For the sake of completeness, here is the threshold shader that takes the sf::RenderTexture and draws on the main game screen:
#version 120
uniform sampler2D imagetex;
vec3 colours[5] = vec3[5](vec3(230.0/255.0, 0, 0),
vec3(1.0, 0.88, 0),
vec3(0, 0.16, 0.898),
vec3(0, 230.0/255.0, 0),
vec3(0.9, 0.9, 0.9));
void main()
{
vec4 pixel = texture2D(imagetex, gl_TexCoord[0].xy);
float threshold = pixel.r;
int currentColour = int(pixel.g * 5.0); // All green channels should be one of (0.0, 0.2, 0.4, 0.6 or 0.8)

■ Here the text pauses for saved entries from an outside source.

Context: an optimization exercise on an open-source flow, tuned for small area. The choices shown serve that exercise and are no tape-out recipe. Function was checked by simulation only, so behaviour that the tests miss may differ from the original. Power figures rest on the tool's default switching activity, not on a simulated workload.

File: flow/constraint.sdc
create_clock -name core_clock -period 10.0 [get_ports {clk}]
set_input_delay 2.0000 -clock core_clock [delete_from_list [all_inputs] [get_ports {clk}]]
set_output_delay 2.0000 -clock core_clock [all_outputs]
set_load 0.01 [all_outputs]
File: flow/design.v
module Projeto_lcd
(
	clk,	reset, enter, cima, esquerda, switch1,
	enable, rs, rw,
	data, on
);
	input clk, enter, reset, cima, esquerda, switch1;
	output reg enable, rs, on;
	output rw;
	output reg [7:0] data;
	assign rw = 1'b0;
	wire up = ~cima & ~switch1;
	wire dn = ~cima &  switch1;
	wire rt = ~esquerda &  switch1;
	wire lf = ~esquerda & ~switch1;
	wire key = ~cima | ~esquerda;
	reg [3:0] dv;
	wire tick = (dv == 4'd4);
	always @(posedge clk or negedge reset)
		if (!reset) dv <= 4'd0;
		else dv <= (dv == 4'd9) ? 4'd0 : dv + 4'd1;
	reg P;
	reg [6:0] st;
	reg [2:0] j;       
	reg [3:0] cur;     
	localparam PON = 7'd0;
	localparam M1 = 7'd32;
	localparam M2A = 7'd99;
	localparam M2B = 7'd100;
	localparam POS = 7'd101;
	localparam INC = 7'd102;
	localparam DEC = 7'd103;
	localparam HOLD = 7'd104;
	localparam A0 = 7'd1;
	localparam B0 = 7'd33;
	localparam U0 = 7'd54;
	localparam V0 = 7'd57;
	localparam C0 = 7'd60;
	localparam D0 = 7'd85;
	wire editing = (st == POS) | (st == INC) | (st == DEC);
	wire pend = ~P & ((st == INC) | (st == DEC));
	reg [3:0] nv;
	always @* begin
		if (st == DEC) nv = (cur == 4'd0) ? 4'd9 : cur - 4'd1;
		else nv = ((cur == 4'd9) | ((j == 3'd0) & cur[0])) ? 4'd0 : cur + 4'd1;
	end
	reg [31:0] ring;
	reg [2:0] rc;
	wire hit = (rc == j);
	wire [3:0] hin = ~editing ? {3'b000, rc == 3'd7} : (hit & pend) ? nv : ring[3:0];
	always @(posedge clk) begin
		ring <= {hin, ring[31:4]};
		if (hit & ~pend) cur <= ring[3:0];
	end
	always @(posedge clk or negedge reset)
		if (!reset) rc <= 3'd0;
		else rc <= rc + 3'd1;
	reg t_rs; reg [7:0] t_d; reg t_sil;
	reg [6:0] t_nx;
	always @* begin
		t_rs = 1'b0; t_d = 8'h80; t_sil = 1'b0; t_nx = st + 7'd1;
		case (st)
		7'd1: begin t_rs = 1'b0; t_d = 8'h38; end
		7'd2: begin t_rs = 1'b0; t_d = 8'h38; end
		7'd3: begin t_rs = 1'b0; t_d = 8'h38; end
		7'd4: begin t_rs = 1'b0; t_d = 8'h38; end
		7'd5: begin t_rs = 1'b0; t_d = 8'h08; end
		7'd6: begin t_rs = 1'b0; t_d = 8'h01; end
		7'd7: begin t_rs = 1'b0; t_d = 8'h0C; end
		7'd8: begin t_rs = 1'b0; t_d = 8'h06; end
		7'd9: begin t_rs = 1'b1; t_d = 8'h54; end
		7'd10: begin t_rs = 1'b1; t_d = 8'h69; end
		7'd11: begin t_rs = 1'b1; t_d = 8'h70; end
		7'd12: begin t_rs = 1'b1; t_d = 8'h6F; end
		7'd13: begin t_rs = 1'b1; t_d = 8'h20; end
		7'd14: begin t_rs = 1'b1; t_d = 8'h64; end
		7'd15: begin t_rs = 1'b1; t_d = 8'h65; end
		7'd16: begin t_rs = 1'b1; t_d = 8'h20; end
		7'd17: begin t_rs = 1'b1; t_d = 8'h6F; end
		7'd18: begin t_rs = 1'b1; t_d = 8'h6E; end
		7'd19: begin t_rs = 1'b1; t_d = 8'h64; end
		7'd20: begin t_rs = 1'b1; t_d = 8'h61; end
		7'd21: begin t_rs = 1'b1; t_d = 8'h3A; end
		7'd22: begin t_rs = 1'b0; t_d = 8'hC0; end
		7'd23: begin t_rs = 1'b1; t_d = 8'h3E; end
		7'd24: begin t_rs = 1'b1; t_d = 8'h51; end
		7'd25: begin t_rs = 1'b1; t_d = 8'h75; end
		7'd26: begin t_rs = 1'b1; t_d = 8'h61; end
		7'd27: begin t_rs = 1'b1; t_d = 8'h64; end
		7'd28: begin t_rs = 1'b1; t_d = 8'h72; end
		7'd29: begin t_rs = 1'b1; t_d = 8'h61; end
		7'd30: begin t_rs = 1'b1; t_d = 8'h64; end
		7'd31: begin t_rs = 1'b1; t_d = 8'h61; t_nx = M1; end
		7'd33: begin t_rs = 1'b0; t_d = 8'h01; end
		7'd34: begin t_rs = 1'b1; t_d = 8'h3E; end
		7'd35: begin t_rs = 1'b1; t_d = 8'h54; end
		7'd36: begin t_rs = 1'b1; t_d = 8'h72; end
		7'd37: begin t_rs = 1'b1; t_d = 8'h69; end
		7'd38: begin t_rs = 1'b1; t_d = 8'h61; end
		7'd39: begin t_rs = 1'b1; t_d = 8'h6E; end
		7'd40: begin t_rs = 1'b1; t_d = 8'h67; end
		7'd41: begin t_rs = 1'b1; t_d = 8'h75; end
		7'd42: begin t_rs = 1'b1; t_d = 8'h6C; end
		7'd43: begin t_rs = 1'b1; t_d = 8'h61; end
		7'd44: begin t_rs = 1'b1; t_d = 8'h72; end
		7'd45: begin t_rs = 1'b0; t_d = 8'hC1; end
		7'd46: begin t_rs = 1'b1; t_d = 8'h53; end
		7'd47: begin t_rs = 1'b1; t_d = 8'h65; end
		7'd48: begin t_rs = 1'b1; t_d = 8'h6E; end
		7'd49: begin t_rs = 1'b1; t_d = 8'h6F; end
		7'd50: begin t_rs = 1'b1; t_d = 8'h69; end
		7'd51: begin t_rs = 1'b1; t_d = 8'h64; end
		7'd52: begin t_rs = 1'b1; t_d = 8'h61; end
		7'd53: begin t_rs = 1'b1; t_d = 8'h6C; t_nx = M2A; end
		7'd54: begin t_rs = 1'b1; t_d = 8'h20; end
		7'd55: begin t_rs = 1'b0; t_d = 8'h80; end
		7'd56: begin t_rs = 1'b1; t_d = 8'h3E; t_nx = M2A; end
		7'd57: begin t_rs = 1'b1; t_d = 8'h20; end
		7'd58: begin t_rs = 1'b0; t_d = 8'hC0; end
		7'd59: begin t_rs = 1'b1; t_d = 8'h3E; t_nx = M2B; end
		7'd60: begin t_rs = 1'b0; t_d = 8'h01; end
		7'd61: begin t_rs = 1'b1; t_d = 8'h46; end
		7'd62: begin t_rs = 1'b1; t_d = 8'h72; end
		7'd63: begin t_rs = 1'b1; t_d = 8'h65; end
		7'd64: begin t_rs = 1'b1; t_d = 8'h71; end
		7'd65: begin t_rs = 1'b1; t_d = 8'h75; end
		7'd66: begin t_rs = 1'b1; t_d = 8'h65; end
		7'd67: begin t_rs = 1'b1; t_d = 8'h6E; end
		7'd68: begin t_rs = 1'b1; t_d = 8'h63; end
		7'd69: begin t_rs = 1'b1; t_d = 8'h69; end
		7'd70: begin t_rs = 1'b1; t_d = 8'h61; end
		7'd71: begin t_rs = 1'b1; t_d = 8'h3A; end
		7'd72: begin t_rs = 1'b0; t_d = 8'hC0; end
		7'd73: begin t_rs = 1'b1; t_d = 8'h30; end
		7'd74: begin t_rs = 1'b1; t_d = 8'h30; end
		7'd75: begin t_rs = 1'b1; t_d = 8'h30; end
		7'd76: begin t_rs = 1'b1; t_d = 8'h30; end
		7'd77: begin t_rs = 1'b1; t_d = 8'h30; end
		7'd78: begin t_rs = 1'b1; t_d = 8'h30; end
		7'd79: begin t_rs = 1'b1; t_d = 8'h30; end
		7'd80: begin t_sil = 1'b1; end
		7'd81: begin t_rs = 1'b1; t_d = 8'h31; end
		7'd82: begin t_rs = 1'b1; t_d = 8'h20; end
		7'd83: begin t_rs = 1'b1; t_d = 8'h48; end
		7'd84: begin t_rs = 1'b1; t_d = 8'h7A; t_nx = POS; end
		7'd85: begin t_rs = 1'b0; t_d = 8'h01; end
		7'd86: begin t_rs = 1'b1; t_d = 8'h45; end
		7'd87: begin t_rs = 1'b1; t_d = 8'h78; end
		7'd88: begin t_rs = 1'b1; t_d = 8'h65; end
		7'd89: begin t_rs = 1'b1; t_d = 8'h63; end
		7'd90: begin t_rs = 1'b1; t_d = 8'h75; end
		7'd91: begin t_rs = 1'b1; t_d = 8'h74; end
		7'd92: begin t_rs = 1'b1; t_d = 8'h61; end
		7'd93: begin t_rs = 1'b1; t_d = 8'h6E; end
		7'd94: begin t_rs = 1'b1; t_d = 8'h64; end
		7'd95: begin t_rs = 1'b1; t_d = 8'h6F; end
		7'd96: begin t_rs = 1'b1; t_d = 8'h2E; end
		7'd97: begin t_rs = 1'b1; t_d = 8'h2E; end
		7'd98: begin t_rs = 1'b1; t_d = 8'h2E; t_nx = HOLD; end
		default: ;
		endcase
	end
	always @(posedge clk or negedge reset)
		if (!reset) begin
			P <= 1'b0; st <= PON; enable <= 1'b0; rs <= 1'b0; on <= 1'b0; data <= 8'h00;
		end else if (tick) begin
			if (P) begin
				if (!key) begin P <= 1'b0; enable <= 1'b0; on <= 1'b1; end
			end else begin
				case (st)
				PON: begin P <= 1'b1; st <= A0; end
				M1: begin
					enable <= 1'b1; rs <= 1'b0; data <= 8'h80;
					if (dn) begin P <= 1'b1; st <= B0; end
					else if (!enter) begin P <= 1'b1; st <= C0; end
				end
				M2A, M2B: begin
					enable <= 1'b1; rs <= 1'b0; data <= 8'h80;
					if (up) begin P <= 1'b1; if (st == M2A) st <= 7'd6; else begin st <= U0; data <= 8'hC0; end end
					else if (dn) begin P <= 1'b1; st <= V0; end
					else if (!enter) begin P <= 1'b1; st <= C0; end
				end
				POS: begin
					enable <= 1'b1; rs <= 1'b0; data <= {5'b11000, j};
					if (rt & (j == 3'd0)) begin P <= 1'b1; end
					else if (up) begin P <= 1'b1; st <= INC; end
					else if (dn) begin P <= 1'b1; st <= (j == 3'd0) ? INC : DEC; end
					else if (rt | lf) begin P <= 1'b1; end
					else if (!enter) begin P <= 1'b1; st <= D0; end
				end
				INC, DEC: begin
					enable <= 1'b1; rs <= 1'b1; data <= {4'h3, nv}; P <= 1'b1; st <= POS;
				end
				HOLD: begin enable <= 1'b1; rs <= 1'b0; data <= 8'h80; end
				default: begin
					if (!t_sil) begin enable <= 1'b1; rs <= t_rs; data <= t_d; end
					P <= 1'b1; st <= t_nx;
				end
				endcase
			end
		end
	always @(posedge clk)
		if (!editing) j <= 3'd0;
		else if (tick & ~P & (st == POS)) begin
			if (rt & ((j == 3'd0) | ~(up | dn))) j <= j + 3'd1;
			else if (lf & ~(up | dn)) j <= j - 3'd1;
		end
endmodule
File: flow/run.sh
#!/bin/bash
# synth_recipe.tcl (not shown) runs the flow's synth.tcl, then flattens the netlist and writes it again
# the make line also repeats each setting of config.mk as NAME=value (left out here)
make -C /OpenROAD-flow-scripts/flow DESIGN_CONFIG=/design/flow/config.mk WORK_HOME=/design/flow/orfs CLKGATE_MAP_FILE= SYNTH_SCRIPT=/design/flow/synth_recipe.tcl finish
File: flow/config.mk
export PLATFORM = sky130hd
export DESIGN_NAME = Projeto_lcd
export DESIGN_NICKNAME = Projeto_lcd
export VERILOG_FILES = /design/flow/design.v
export SDC_FILE = /design/flow/constraint.sdc
export NUM_CORES = 4
export LEC_CHECK = 0
export ABC_AREA = 1
export CAP_MARGIN = 20
export CORE_MARGIN = 2
export CORE_UTILIZATION = 40
export SLEW_MARGIN = 20
==> results of run 1 <==
-- worst paths after layout --
kind                       slack, ps  cells after the start      end  startpoint
setup / recovery                6450                      9     j[2]     switch1
hold / removal                   320                      0  ring[7]    ring[11]
setup reg to reg                7350                      9    st[6]       st[3]
hold reg to reg                  320                      0  ring[7]    ring[11]
max in group asynchronous       7700                      2  data[5]       reset
min in group asynchronous       2010                      2    dv[0]       reset
-- cell type report --
| class | instances | share of cell area |
|---|---|---|
| Multi-Input combinational cell | 513 | 0.526 |
| Sequential cell | 65 | 0.302 |
| Inverter | 81 | 0.0640 |
| Tap cell | 140 | 0.0360 |
| Timing Repair Buffer | 17 | 0.0345 |
| Clock buffer | 10 | 0.0283 |
| Clock inverter | 6 | 0.00849 |
-- registers in the layout, indices dropped and copies added (netlist names) --
register  count
ring         32
data          8
st            7
cur           4
dv            4
j             3
rc            3
P             1
enable        1
on            1
rs            1
-- metrics by stage --
| stage | util | cell area [sq um] | worst slack, ps |
|---|---|---|---|
| floorplan | - | 4420 | 6580 |
| global placement | 0.434 | 4690 | 6100 |
| detailed placement | 0.434 | 4690 | 6080 |
| CTS | 0.451 | 4870 | 6470 |
| global route | 0.451 | 4870 | 6300 |
| finish | 0.451 | 4870 | 6450 |
-- synth_stat cells (8+ instances only) --
| library cell | n | area [sq um] |
|---|---|---|
| inv_2 | 9 | 33.8 |
| o21ai_0 | 34 | 170 |
| dfrtp_1 | 26 | 651 |
| or2_2 | 8 | 50.1 |
| a21oi_1 | 24 | 120 |
| nand3_2 | 14 | 140 |
| ha_1 | 9 | 113 |
| nand3_1 | 39 | 195 |
| dfxtp_1 | 35 | 701 |
| nor2_1 | 157 | 589 |
| inv_1 | 69 | 259 |
| nand2_1 | 148 | 556 |
-- placed cells by master (no fill, tap or decap), types with 4 or more instances in the layout --
master             n
inv_1             69
o21ai_1            6
xor2_1             6
edfxtp_1           4
dfrtp_1           26
or2_2              8
inv_4              4
inv_2              9
a21oi_1           24
nand2_1          148
nor3_1             7
o21ai_0           34
nand3_1           39
nor2_4             4
o22ai_1            6
ha_1               9
clkdlybuf4s50_1   16
nand4_1            4
clkbuf_8          10
nand3_2           14
xnor2_1            4
nor2_2             4
dfxtp_1           35
nand3b_1           7
nor2_1           157
-- where the power goes --
group          internal [W]  switching (W)
combinational     0.0000943       0.000178
sequential         0.000279      0.0000258
clock             0.0000971       0.000109
-- cells by family after synthesis --
kind of cell,count (synthesis)
xor+xnor,10
simple gates,405
flops,65
buf+inv,91
compound gates,86
mux,1
fa+ha+maj,10
other cells,1
-- metal layers --
metal | GRT usage | wire length [um] | part of all wire
met2 | 0.380 | 5950 | 0.43
met1 | 0.328 | 6340 | 0.46
met4 | 0.130 | 664 | 0.048
met3 | 0.0418 | 749 | 0.055
met5 | 0 | 0 | 0
-- worst reg2reg max path: stages, from the launching register on --
cell	delay, ps
dfrtp_1	710
inv_2	210
nand3_1	360
nand2_1	120
nand2_2	190
inv_2	130
nor2_4	220
nand3_2	210
nor4_1	270
o22ai_1	110
==> impl_metrics.csv, run 1 <==
group,metric,value,unit
cts,cts_resized,0,
route,drt_wl_total,13700,um
critical_path,crit_type,"in -> reg",
final_layout,nets,703,
placed_design,hpwl,10500,um
grt,grt_max_degree,27,
timing,tightest_slew,619,ps
hold_path,hold_class,"reg -> reg",
cts,root_buffer,"clkbuf_8",
critical_path,critical_path_buf_inv_count,2,
route,drt_iter0_drc,361,
final_layout,regArea,1470,sq um
cts,cts_hold_buf,0,
grt,grt_util_all_layers,0.246,
placed_design,port_buffers,16,
grt,antenna_found_initial,0,
logic_synthesis,synthCells,669,
route,vias,4452,
logic_synthesis,yosysWarnings,1,
timing,grt_setup_unrepaired,"no",
timing,fin_tns_setup,0,ps
timing,whs,324,ps
critical_path,cp.arrival,3810,ps
cts,worstSkewPairLatency,350,ps
grt,grt-ovfl-total,0,
cts,cts_tree,"built",
logic_synthesis,synth_top_family_by_area,"simple AND/OR/NAND/NOR gates",
timing,fin_crit_sh,0.355,
cts,post_cts_buffers,0,
timing,drv_slew,0,
floorplanning,start_util,0.409,
logic_synthesis,ys_types,49,
critical_path,setup.worst_path.start_class,"input port",
logic_synthesis,syn_avg_cell_area,6.60,sq um
route,viasPerCell,5.35,
critical_path,crit_slowest_cell,"clkdlybuf4s50_1",
critical_path,critical_path_peak_fanout,3,
floorplanning,core-area,10800,sq um
placed_design,place_congestion,1.00,
logic_synthesis,synth_xor_area_frac,0.0198,
route,post-route-drc-count,0,
logic_synthesis,async_flop_share,0.400,
placed_design,placed_cells,816,
cts,clk_pin_slew,80,ps
route,first_pass_iters,5,
floorplanning,die_h,109,um
pwr,leakagePower,2.49,nW
grt,grt_pass1_wl,22100,um
timing,setup_viol,0,
logic_synthesis,synthMuxAreaShare,0.00227,
logic_synthesis,synthesis.nets,685,
route,wl_per_cell,16.5,um
logic_synthesis,synth-edff-count,4,
floorplanning,rows,38,
floorplanning,dieArea,11900,sq um
logic_synthesis,synthAdderAreaFrac,0.0300,
timing,finalHoldViolations,0,
grt,grt_pass1_vias,4333,
logic_synthesis,synth_simple_gate_area_frac,0.417,
pwr,vdd_ir_drop_max,118,uV
floorplanning,dieWidth,109,um
final_layout,n_antenna_cell,0,
final_layout,stdcell_count,832,
final_layout,fill_cells,1105,
logic_synthesis,seq_area_frac_synth,0.333,
timing,fin_worst_skew,11.9,ps
status,status,"timing/DRC/antenna clean",
timing,fin_crit,3550,ps
timing,max_slew_margin,0.587,
cts,cts.sinks,65,
route,antenna_left,0,
logic_synthesis,synth_compound_area_frac,0.110,
critical_path,slowest_delay,480,ps
timing,fmax,0.282,GHz
critical_path,crit_required,10260,ps
pwr,power_density,161,nW/um^2
cts,numCtsBuffers,9,
final_layout,synthToLayoutAreaGrowth,10.1,%
logic_synthesis,synth_seq_cells,65,
cts,h-tree-depth,3,
job,drv_cap,0,
critical_path,cp-end-kind,"flip-flop",
logic_synthesis,synthesis.area,4420,sq um
final_layout,drive_above_1_share,0.0997,
pwr,power,0.000783,W
cts,cts_buffer_depth,2,
logic_synthesis,synth-main-ff-cell,"dfxtp_1",
final_layout,multi_input_area,2560,sq um
critical_path,path_cells,"clkdlybuf4s50_1, inv_1, nor2_1, o21ai_0, fa_1, or2_2, nand3_1, a21oi_1, o21a_1",
floorplanning,ioPinCount,18,
critical_path,cp_top_family,"buffers and inverters",
This design comes from an exercise in tuning for small area on the open sky130 flow, not from production work.
At most, simulation tests tie the RTL to the original design; equivalence was not proved.
The clock port is modelled as an ideal driver; clocking choices that lean on that would not hold on a real chip.

north:
==> flow/design.v <==
`timescale 1ns / 1ps
module pushButton(input logic clk, pb,
                  output logic pb_out);
logic Q1,Q2,Q2_bar;
always @ (posedge clk) 
begin
       Q1 <= pb ;
       Q2 <= Q1;
end
assign Q2_bar = ~Q2;
assign pb_out = Q1 & Q2_bar;
endmodule
module mainMemory(input logic clk, reset, we, ren, dsum, dcnt, done,
                  input logic [7:0] n,
                  input logic [3:0] wAddr,
                  input logic [3:0] rAddr,
                  input logic [7:0] data,
                  output logic [7:0] out);
    logic [7:0] RAM [16];
    genvar k;
    generate
        for (k = 0; k < 16; k = k + 1) begin : word
            always_ff @(posedge clk)
                if (reset || (we && wAddr == k))
                    RAM[k] <= reset ? 8'(k) : data;
        end
    endgenerate
    logic [15:0] sel;
    always_comb
        for (int j = 0; j < 16; j = j + 1)
            sel[j] = ren && rAddr == j;
    genvar b;
    generate
        for (b = 0; b < 8; b = b + 1) begin : rbit
            logic [5:0] y;
            for (k = 0; k < 5; k = k + 1) begin : g
                aoi222 u(.a1(sel[3*k]), .a2(RAM[3*k][b]),
                         .b1(sel[3*k+1]), .b2(RAM[3*k+1][b]),
                         .c1(sel[3*k+2]), .c2(RAM[3*k+2][b]), .y(y[k]));
            end
            if (b == 4)
                assign y[5] = ~((sel[15] & RAM[15][b]) | (dsum & ~n[b]) | (dcnt & done));
            else
                assign y[5] = ~((sel[15] & RAM[15][b]) | (dsum & ~n[b]));
            assign out[b] = ~&y;
        end
    endgenerate
endmodule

//If fragment is "bright" enough, set it to the defined colour, otherwise discard
if(threshold > 0.5)
gl_FragColor = vec4(colours[currentColour], 1.0);
else
gl_FragColor = vec4(0.0, 0.0, 0.0, 0.0);
}
Thanks
However, this blends the entire render texture into the confines of the sprite, not just the region the sprite covers, resulting in each projectile becoming a square texture on the sf::RenderTexture, and without any of the blending I wanted.
In:
vec4 spritepixel = texture2D(projectiletex, gl_TexCoord[0].xy);
vec4 bgpixel = texture2D(bgtex, gl_TexCoord[0].xy);
The TexCoords are in normalized device coordinates (0-1.0). You just need to scale the screen coordinates down to size (and flip the y coord.)
ivec2 b_tex = textureSize2D(bgtex, 0) ;
vec2 coord = gl_FragCoord.xy/b_tex ;
coord.y = 1.0f-coord.y ;
vec4 spritepixel = texture2D(projectiletex, gl_TexCoord[0].xy);
vec4 bgpixel = texture2D(bgtex, coord);
I'm a bit confused on the specifics of what you're doing with the projectile texture.
Hrmmm, now I'm having another issue. If I only draw to the sf::RenderTexture, it ends up with garbage all over the texture, but if I do any drawing to the sf::RenderWindow, it works fine.
In my projectile manager:
sf::Shader* projectileShader = ShaderManager::Get()->getEffect(blendShaderIndex); //The blend shader is loaded earlier and then accessed using an index
if(projectileShader )
projectileShader ->setParameter("bgtex", projTexture->getTexture()); //projTexture is the sf::RenderTexture
sf::Vertex line[2] = {a, b};
line[0].color = sf::Color::Transparent;
line[1].color = sf::Color::Transparent;
for(unsigned int i = 0; i < projectiles.size(); i++)
{
projectiles[i]->render(); //Renders all projectiles onto the projTexture
//RenderWindow.draw(line, 2, sf::Lines); //Works when this line is uncommented
}
//Render projTexture onto game screen using threshold shader
In projectiles:
void Projectile::render()
{
sf::Shader* shader = ShaderManager::Get()->getEffect(blendShaderIndex);
if(shader)
{
//sf::Sprite projectile, defined elsewhere. Position, scaling, etc set here
shader->setParameter("projectiletex", sf::Shader::CurrentTexture);
sf::RenderStates state;
state.blendMode = sf::BlendNone;
state.shader = shader;
projTexture->draw(projectile, state);
}
}
So, now the problem is when the draw(sf::Lines) is not done, the projTexture gets garbage over it, but when draw(sf::Lines) is done, it works fine (but at a framerate cost).
Here is an example of what I mean:
(http://img163.imageshack.us/img163/8679/errorox.png)
The one on the left is with the draw(sf::Lines) in, and is how it is supposed to look (The different colours are from different threshold values). The one on the right is when I remove draw(sf::Lines).